Ultrasonic waves can induce inertial cavitation in gas bubbles dissolved in liquid. The shock waves created by the rapidly imploding bubbles can stress living cells in solution via mechanical shearing forces. It has been proposed that ultrasound exposure may be an effective way to kill bacterial cells, possibly with applications in equipment or water sterilization. Such efficacy would be a direct result of mechanical lysis, with secondary effects including thermal and free radical challenge. Prior results from our studies have demonstrated that cells die from the inability to recover from a number of biochemical stresses. With the particular apparatus used for these experiments, which is a more modular and therefore more portable version than those used previously, there was a noticeable and reproducible difference in cell viability between controls and ultrasound-exposed cells in any phase of growth.
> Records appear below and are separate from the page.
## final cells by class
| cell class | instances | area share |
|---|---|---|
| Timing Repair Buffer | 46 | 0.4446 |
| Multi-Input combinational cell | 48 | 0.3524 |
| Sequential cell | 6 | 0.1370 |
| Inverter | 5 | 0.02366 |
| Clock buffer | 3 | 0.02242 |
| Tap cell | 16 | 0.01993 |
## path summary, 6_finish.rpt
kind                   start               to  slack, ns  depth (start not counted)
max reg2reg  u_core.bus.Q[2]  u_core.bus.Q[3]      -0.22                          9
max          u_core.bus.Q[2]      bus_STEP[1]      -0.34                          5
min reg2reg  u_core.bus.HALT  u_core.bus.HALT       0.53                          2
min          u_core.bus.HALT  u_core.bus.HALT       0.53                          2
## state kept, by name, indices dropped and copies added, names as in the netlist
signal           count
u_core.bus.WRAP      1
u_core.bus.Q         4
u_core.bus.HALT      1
`config.mk`:
```
export PLATFORM = sky130hd
export DESIGN_NAME = instr_fetch_queue
export DESIGN_NICKNAME = d
export VERILOG_FILES = /design/src/rtl/instr_fetch_queue.sv
export SDC_FILE = /design/constraint.sdc
export NUM_CORES = 1
export LEC_CHECK = 0
export ABC_AREA = 1
export CELL_PAD_IN_SITES_DETAIL_PLACEMENT = 0
export CELL_PAD_IN_SITES_GLOBAL_PLACEMENT = 1
export CORE_MARGIN = 2
export CORE_UTILIZATION = 30
export DETAILED_ROUTE_END_ITERATION = 10
export PLACE_DENSITY_LB_ADDON = 0.1
export SYNTH_ARGS = -nofsm -noshare
export SYNTH_HDL_FRONTEND = slang
export SYNTH_SLANG_ARGS = --single-unit
```
`constraint.sdc`:
```
create_clock -name clk -period 4.8 [get_ports clk]
set_input_delay 0.96 -clock clk [delete_from_list [all_inputs] [get_ports clk]]
set_output_delay 0.96 -clock clk [all_outputs]
set_load 0.02 [all_outputs]
```
<file path="config.mk">
export PLATFORM = sky130hd
export DESIGN_NAME = obstacle_drive_ctrl_flat
export DESIGN_NICKNAME = d
export VERILOG_FILES = /design/src/rtl/obstacle_drive_ctrl_if.sv /design/src/rtl/obstacle_drive_ctrl.sv /design/src/flat_wrapper.sv
export SDC_FILE = /design/constraint.sdc
export NUM_CORES = 1
export LEC_CHECK = 0
export BUFFER_PORTS_ARGS = -buffer_cell sky130_fd_sc_hd__buf_2
export CAP_MARGIN = 20
export CORE_MARGIN = 2
export CORE_UTILIZATION = 30
export CTS_CLUSTER_SIZE = 40
export DETAILED_ROUTE_END_ITERATION = 12
export PLACE_DENSITY = 0.49
export SLEW_MARGIN = 5
export SYNTH_ARGS = -nofsm -noshare
export SYNTH_HDL_FRONTEND = slang
export SYNTH_SLANG_ARGS = --single-unit
</file>
<file path="constraint.sdc">
create_clock -name fpgaclk -period 2.7 [get_ports fpgaclk]
set_input_delay 0.135 -clock fpgaclk [delete_from_list [all_inputs] [get_ports fpgaclk]]
set_output_delay 0.135 -clock fpgaclk [all_outputs]
set_load 0.01 [all_outputs]
</file>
In this investigation, Escherichia coli cells in constant temperature liquid Luria-Bertani (LB) medium were exposed to 1.15 MHz ultrasound waves of varying intensity and duration in the presence of artificial microbubbles. Cell viability was enumerated after plating serial dilutions on LB agar. Ultrasound-exposed cells had a mean percent survival of 13% ± 4.8% compared to control cells (N = 18). The difference in survivability was statistically significant by a paired t-test (p < 0.0001). Experiments investigating the effects of ultrasound on other genera, such as Deinococcus, were also conducted. Future investigations could attempt to determine at what point bacterial cells become resistant to ultrasound, and whether such a point reflects a threshold effect or a gradual susceptibility to killing.